**** Data for review ****

Source: an optimization exercise on an open RTL-to-GDS flow (aim: small area). Production flows keep margins and buffers that such runs may drop. At most, simulation tests tie the RTL to the original design; equivalence was not proved. The flow treats the clock pin as an ideal source, which a real chip does not have.

==> flow/design.v (excerpt) <==
module i2c_master #(
 parameter [15:0]  p_DIV = 16'd500
) (
 input                           i_rst_n
,input                           i_local_clk
,input                           i_start
,input         [8:0]             i_req_num
,input         [7:0]             i_device_addr
,input         [7:0]             i_reg_addr
,input         [7:0]             i_wr_data
,output                          o_wr_done
,output        [7:0]             o_rd_data
,output                          o_rd_valid
,output                          o_busy
,output        [7:0]             o_reg_addr
,output        [7:0]             o_ack_erro
,output                          o_erro_valid
,output                          o_scl
,input                           i_sda
,output                          o_sda
);
Size in the first run: roughly 35 flip-flops, ~67 I/O pins.
==> module i2c_master, before the edit <==
module i2c_master #(
 parameter [15:0]  p_DIV = 16'd500
) (
 input                           i_rst_n
,input                           i_local_clk
,input                           i_start
,input         [8:0]             i_req_num
,input         [7:0]             i_device_addr
,input         [7:0]             i_reg_addr
,input         [7:0]             i_wr_data
,output                          o_wr_done
,output        [7:0]             o_rd_data
,output                          o_rd_valid
,output                          o_busy
,output        [7:0]             o_reg_addr
,output        [7:0]             o_ack_erro
,output                          o_erro_valid
,output                          o_scl
,input                           i_sda
,output                          o_sda
);
localparam [1:0] K_SPEC = 2'b00;
localparam [1:0] K_BIT  = 2'b10;
localparam [1:0] K_ACK  = 2'b01;
localparam [1:0] K_STOP = 2'b11;
localparam [1:0] P_DEV  = 2'b10;
localparam [1:0] P_REG  = 2'b00;
localparam [1:0] P_DATA = 2'b01;
localparam [1:0] P_DEVR = 2'b11;
localparam [3:0] S_IDLE   = {K_SPEC, 2'b00};
localparam [3:0] S_START  = {K_SPEC, 2'b10};
localparam [3:0] S_START2 = {K_SPEC, 2'b11};
reg    [3:0]     r_st     ;
reg    [6:0]     r_q      ;
reg    [1:0]     r_p      ;
reg    [2:0]     r_bit    ;
reg    [8:0]     r_cnt    ;
reg    [7:0]     r_rd_data;
reg              r_scl    ;
reg              r_sda    ;
wire   [1:0] w_k = r_st[3:2];
wire   [1:0] w_ph = r_st[1:0];
wire   w_rd    = i_device_addr[0];
wire   w_qend  = (r_q == 7'b1010000);   
wire   w_q0    = (r_q == 7'd0);
wire   w_e499  = w_qend & (r_p == 2'd3);
wire   w_d0    = w_q0 & (r_p == 2'd0);
wire   w_last  = (i_req_num == r_cnt);
wire   w_idle  = (r_st == S_IDLE);
wire   w_dtack = (r_st == {K_ACK, P_DATA});
wire   w_nack  = i_sda & ~((w_ph == P_DATA) & w_rd);
assign o_busy       = ~w_idle;
assign o_scl        = r_scl;
assign o_sda        = r_sda;
assign o_rd_data    = r_rd_data;
reg    [7:0] w_ra_c;
integer i;
always @(*) begin
	w_ra_c[0] = 1'b0;
	for(i = 0; i < 7; i = i + 1)
		w_ra_c[i+1] = (i_reg_addr[i] & r_cnt[i]) | ((i_reg_addr[i] ^ r_cnt[i]) & w_ra_c[i]);
end
assign o_reg_addr   = i_reg_addr ^ r_cnt[7:0] ^ w_ra_c;
reg    [8:0] w_cnt_c;
integer j;
always @(*) begin
	w_cnt_c[0] = w_dtack & w_d0;
	for(j = 0; j < 8; j = j + 1)
		w_cnt_c[j+1] = r_cnt[j] & w_cnt_c[j];
end
assign o_rd_valid   = w_dtack & w_rd & w_d0;
assign o_wr_done    = w_dtack & ~w_rd & w_q0 & (r_p == 2'd3) & ~i_sda;
assign o_erro_valid = w_d0 & (w_k == K_STOP) & ((w_ph != P_DATA) | (~w_rd & i_sda));
assign o_ack_erro   = {4'd0, w_ph == P_DEVR, w_ph == P_DATA, w_ph == P_REG, w_ph == P_DEV};
always @(posedge i_local_clk) begin
	if(w_idle) begin
		r_q <= {6'd0, i_start};
		r_p <= 'd0;
	end else if(w_qend) begin
		r_q <= 'd0;
		r_p <= {r_p[1] ^ r_p[0], ~r_p[0]};
	end else
		r_q <= {r_q[5:0], ~(r_q[6] ^ r_q[5])};
end
always @(posedge i_local_clk) begin
	if(w_k != K_BIT)
		r_bit <= 'd0;
	else if(w_e499)
		r_bit <= {r_bit[2] ^ (r_bit[1] & r_bit[0]), r_bit[1] ^ r_bit[0], ~r_bit[0]};
end
always @(posedge i_local_clk) begin
	if(w_idle)
		r_cnt <= 'd0;
	else
		r_cnt <= r_cnt ^ w_cnt_c;
end
always @(posedge i_local_clk) begin
	if(w_e499)
		r_rd_data <= {r_rd_data[6:0], i_sda};
end
reg w_bit;
always @(*) begin
	case(w_ph)
		P_DEV:   w_bit = i_device_addr[~r_bit] & (r_bit != 3'd7);
		P_REG:   w_bit = i_reg_addr[~r_bit];
		P_DATA:  w_bit = i_wr_data[~r_bit] | w_rd;
		default: w_bit = i_device_addr[~r_bit];
	endcase
end
always @(posedge i_local_clk or negedge i_rst_n) begin
	if(~i_rst_n)
		r_sda <= 1'b1;
	else if(r_st == S_START)
		r_sda <= (r_p == 2'd0);
	else if(r_st == S_START2)
		r_sda <= ~r_p[1];
	else if(w_qend) case(r_p)
		2'd0: case(w_k)
			K_BIT:   r_sda <= w_bit;
			K_ACK:   r_sda <= ~((w_ph == P_DATA) & w_rd) | w_last;
			K_STOP:  r_sda <= 1'b0;
			default: r_sda <= 1'b1;
		endcase
		2'd2: if(w_k == K_STOP) r_sda <= 1'b1;
		default: ;
	endcase
end
always @(posedge i_local_clk or negedge i_rst_n) begin
	if(~i_rst_n)
		r_scl <= 1'b1;
	else case(r_st)
		S_IDLE:   r_scl <= 1'b1;
		S_START:  r_scl <= ~r_p[1];
		S_START2: r_scl <= r_p[1] ^ r_p[0];
		default:  r_scl <= r_p[1];
	endcase
end
always @(posedge i_local_clk or negedge i_rst_n) begin
	if(~i_rst_n)
		r_st <= S_IDLE;
	else if(w_idle) begin
		if(i_start) r_st <= S_START;
	end else if(w_e499) case(w_k)
		K_SPEC:  r_st <= (r_st == S_START) ? {K_BIT, P_DEV} : {K_BIT, P_DEVR};
		K_BIT:   if(r_bit == 3'd7) r_st <= {K_ACK, w_ph};
		K_ACK:
			if(w_nack)
				r_st <= {K_STOP, w_ph};
			else case(w_ph)
				P_DEV:   r_st <= {K_BIT, P_REG};
				P_REG:   r_st <= w_rd ? S_START2 : {K_BIT, P_DATA};
				P_DATA:  r_st <= w_last ? {K_STOP, P_DATA} : {K_BIT, P_DATA};
				default: r_st <= {K_BIT, P_DATA};
			endcase
		default: r_st <= S_IDLE;
	endcase
end
endmodule
Settings: LEC_CHECK=0, CAP_MARGIN=20, CORE_MARGIN=2, CORE_UTILIZATION=40, PLACE_DENSITY=0.6, SLEW_MARGIN=20; clock period 5.0 ns.
standard.sh (not shown) runs the stock make flow with config.mk's settings and CLKGATE_MAP_FILE= SYNTH_SCRIPT=/design/flow/synth_recipe.tcl, a recipe that flattens the netlist after the stock synthesis.
==> flow/flow/run.sh <==
#!/bin/bash
# Standard layout with four changes to how it is made:
#  - synthesis maps the logic with an area-oriented ABC script
#    (flow/abc_area.script) in place of ORFS's speed script; everything else
#    in the standard flow's synthesis script (synth_recipe.tcl) is kept as it is;
#  - the port buffers are made from the smallest buffer cell;
#  - the clock tree is built by flow/clktree.tcl (a balanced two-level tree
#    of four buffers) just before ORFS's CTS step;
#  - gates with slack to spare are downsized (flow/recover.tcl) just before
#    global routing, ahead of ORFS's post-route repair of slew and load.
# Each tool's output is in standard.log (and ORFS's own logs under orfs/).
set -euo pipefail
here=$(pwd)
{
  echo "proc abc {args} {"
  echo "  set i [lsearch \$args -script]"
  echo "  lset args [expr {\$i + 1}] $here/flow/abc_area.script"
  echo "  yosys abc {*}\$args"
  echo "}"
  cat synth_recipe.tcl
} > synth_area.tcl
export BUFFER_PORTS_ARGS="-buffer_cell sky130_fd_sc_hd__buf_1"
export PRE_CTS_TCL=$here/flow/clktree.tcl
export PRE_GLOBAL_ROUTE_TCL=$here/flow/recover.tcl
bash standard.sh SYNTH_SCRIPT=$here/synth_area.tcl finish > standard.log 2>&1
Other scripts of this flow, unchanged in this note and not shown: flow/flow/abc_area.script, flow/flow/clktree.tcl, flow/flow/recover.tcl
Then changed:
--- a/flow/design.v
+++ b/flow/design.v
@@ -20,19 +20,23 @@
 ,output                          o_sda
 );
 localparam [1:0] K_SPEC = 2'b00;
-localparam [1:0] K_BIT  = 2'b10;
-localparam [1:0] K_ACK  = 2'b01;
+localparam [1:0] K_BIT  = 2'b01;
+localparam [1:0] K_ACK  = 2'b10;
 localparam [1:0] K_STOP = 2'b11;
-localparam [1:0] P_DEV  = 2'b10;
-localparam [1:0] P_REG  = 2'b00;
-localparam [1:0] P_DATA = 2'b01;
+localparam [1:0] P_DEV  = 2'b00;
+localparam [1:0] P_REG  = 2'b01;
+localparam [1:0] P_DATA = 2'b10;
 localparam [1:0] P_DEVR = 2'b11;
+localparam [1:0] Q_0 = 2'b00;
+localparam [1:0] Q_1 = 2'b01;
+localparam [1:0] Q_2 = 2'b11;
+localparam [1:0] Q_3 = 2'b10;
 localparam [3:0] S_IDLE   = {K_SPEC, 2'b00};
-localparam [3:0] S_START  = {K_SPEC, 2'b10};
+localparam [3:0] S_START  = {K_SPEC, 2'b01};
 localparam [3:0] S_START2 = {K_SPEC, 2'b11};
 reg    [3:0]     r_st     ;
 reg    [6:0]     r_q      ;
-reg    [1:0]     r_p      ;
+reg    [1:0]     r_p      ;   
 reg    [2:0]     r_bit    ;
 reg    [8:0]     r_cnt    ;
 reg    [7:0]     r_rd_data;
@@ -43,8 +47,8 @@
 wire   w_rd    = i_device_addr[0];
 wire   w_qend  = (r_q == 7'b1010000);   
 wire   w_q0    = (r_q == 7'd0);
-wire   w_e499  = w_qend & (r_p == 2'd3);
-wire   w_d0    = w_q0 & (r_p == 2'd0);
+wire   w_e499  = w_qend & (r_p == Q_3);
+wire   w_d0    = w_q0 & (r_p == Q_0);
 wire   w_last  = (i_req_num == r_cnt);
 wire   w_idle  = (r_st == S_IDLE);
 wire   w_dtack = (r_st == {K_ACK, P_DATA});
@@ -53,23 +57,9 @@
 assign o_scl        = r_scl;
 assign o_sda        = r_sda;
 assign o_rd_data    = r_rd_data;
-reg    [7:0] w_ra_c;
-integer i;
-always @(*) begin
-	w_ra_c[0] = 1'b0;
-	for(i = 0; i < 7; i = i + 1)
-		w_ra_c[i+1] = (i_reg_addr[i] & r_cnt[i]) | ((i_reg_addr[i] ^ r_cnt[i]) & w_ra_c[i]);
-end
-assign o_reg_addr   = i_reg_addr ^ r_cnt[7:0] ^ w_ra_c;
-reg    [8:0] w_cnt_c;
-integer j;
-always @(*) begin
-	w_cnt_c[0] = w_dtack & w_d0;
-	for(j = 0; j < 8; j = j + 1)
-		w_cnt_c[j+1] = r_cnt[j] & w_cnt_c[j];
-end
+assign o_reg_addr   = i_reg_addr + r_cnt[7:0];
 assign o_rd_valid   = w_dtack & w_rd & w_d0;
-assign o_wr_done    = w_dtack & ~w_rd & w_q0 & (r_p == 2'd3) & ~i_sda;
+assign o_wr_done    = w_dtack & ~w_rd & w_q0 & (r_p == Q_3) & ~i_sda;
 assign o_erro_valid = w_d0 & (w_k == K_STOP) & ((w_ph != P_DATA) | (~w_rd & i_sda));
 assign o_ack_erro   = {4'd0, w_ph == P_DEVR, w_ph == P_DATA, w_ph == P_REG, w_ph == P_DEV};
 always @(posedge i_local_clk) begin
@@ -78,7 +68,7 @@
 		r_p <= 'd0;
 	end else if(w_qend) begin
 		r_q <= 'd0;
-		r_p <= {r_p[1] ^ r_p[0], ~r_p[0]};
+		r_p <= {r_p[0], ~r_p[1]};
 	end else
 		r_q <= {r_q[5:0], ~(r_q[6] ^ r_q[5])};
 end
@@ -86,13 +76,13 @@
 	if(w_k != K_BIT)
 		r_bit <= 'd0;
 	else if(w_e499)
-		r_bit <= {r_bit[2] ^ (r_bit[1] & r_bit[0]), r_bit[1] ^ r_bit[0], ~r_bit[0]};
+		r_bit <= r_bit + 1'b1;
 end
 always @(posedge i_local_clk) begin
 	if(w_idle)
 		r_cnt <= 'd0;
-	else
-		r_cnt <= r_cnt ^ w_cnt_c;
+	else if(w_dtack & w_d0)
+		r_cnt <= r_cnt + 1'b1;
 end
 always @(posedge i_local_clk) begin
 	if(w_e499)
@@ -111,17 +101,17 @@
 	if(~i_rst_n)
 		r_sda <= 1'b1;
 	else if(r_st == S_START)
-		r_sda <= (r_p == 2'd0);
+		r_sda <= (r_p == Q_0);
 	else if(r_st == S_START2)
 		r_sda <= ~r_p[1];
 	else if(w_qend) case(r_p)
-		2'd0: case(w_k)
+		Q_0: case(w_k)
 			K_BIT:   r_sda <= w_bit;
 			K_ACK:   r_sda <= ~((w_ph == P_DATA) & w_rd) | w_last;
 			K_STOP:  r_sda <= 1'b0;
 			default: r_sda <= 1'b1;
 		endcase
-		2'd2: if(w_k == K_STOP) r_sda <= 1'b1;
+		Q_2: if(w_k == K_STOP) r_sda <= 1'b1;
 		default: ;
 	endcase
 end
@@ -131,7 +121,7 @@
 	else case(r_st)
 		S_IDLE:   r_scl <= 1'b1;
 		S_START:  r_scl <= ~r_p[1];
-		S_START2: r_scl <= r_p[1] ^ r_p[0];
+		S_START2: r_scl <= r_p[0];
 		default:  r_scl <= r_p[1];
 	endcase
 end
Effect:
- cell count came out higher by roughly a tenth
- maximum frequency rose by a quarter to a third
- final area rose by a few percent
- setup slack improved by 1200 ps
- first-iteration DRC count goes up by a quarter to a third
Function not checked in the second run of this note: the RTL went through the layout flow alone.

## afterwards: timing with drivers on the ports
No port has a modelled driver above. Below, the same layouts with a new extraction and two added sets of constraints. Step 1, drivers: a clkbuf_16 drives i_local_clk and a buf_2 each remaining input, both assumed. Step 2 also shifts input and output timing later by t, the mid clock arrival at the registers, as if the neighbouring blocks saw the same clock. Three values: no drivers, after step 1, after step 2; two values: the first two.
run | shift t [ns] | slack for setup (ns) | hold slack, ns | worst setup path after step 2 | clock arrival spread, ns
the first run | 0.353 | 0.088 / 0.068 / 0.068 | 0.450 / 0.450 / 0.450 | input to output | 0.011 / 0.011
the second run | 0.350 | 1.290 / 1.268 / 1.268 | 0.451 / 0.451 / 0.451 | input to output | 0.005 / 0.004
After both steps setup and hold are still met in every run listed. The setup slack of the second run, which loses most, moves by -0.022 ns with the drivers and by -0.022 ns with both steps.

****

Task to complete: Check each line of the records for the word "bash" and extract those that contain it.

The answer:
#!/bin/bash
bash standard.sh SYNTH_SCRIPT=$here/synth_area.tcl finish > standard.log 2>&1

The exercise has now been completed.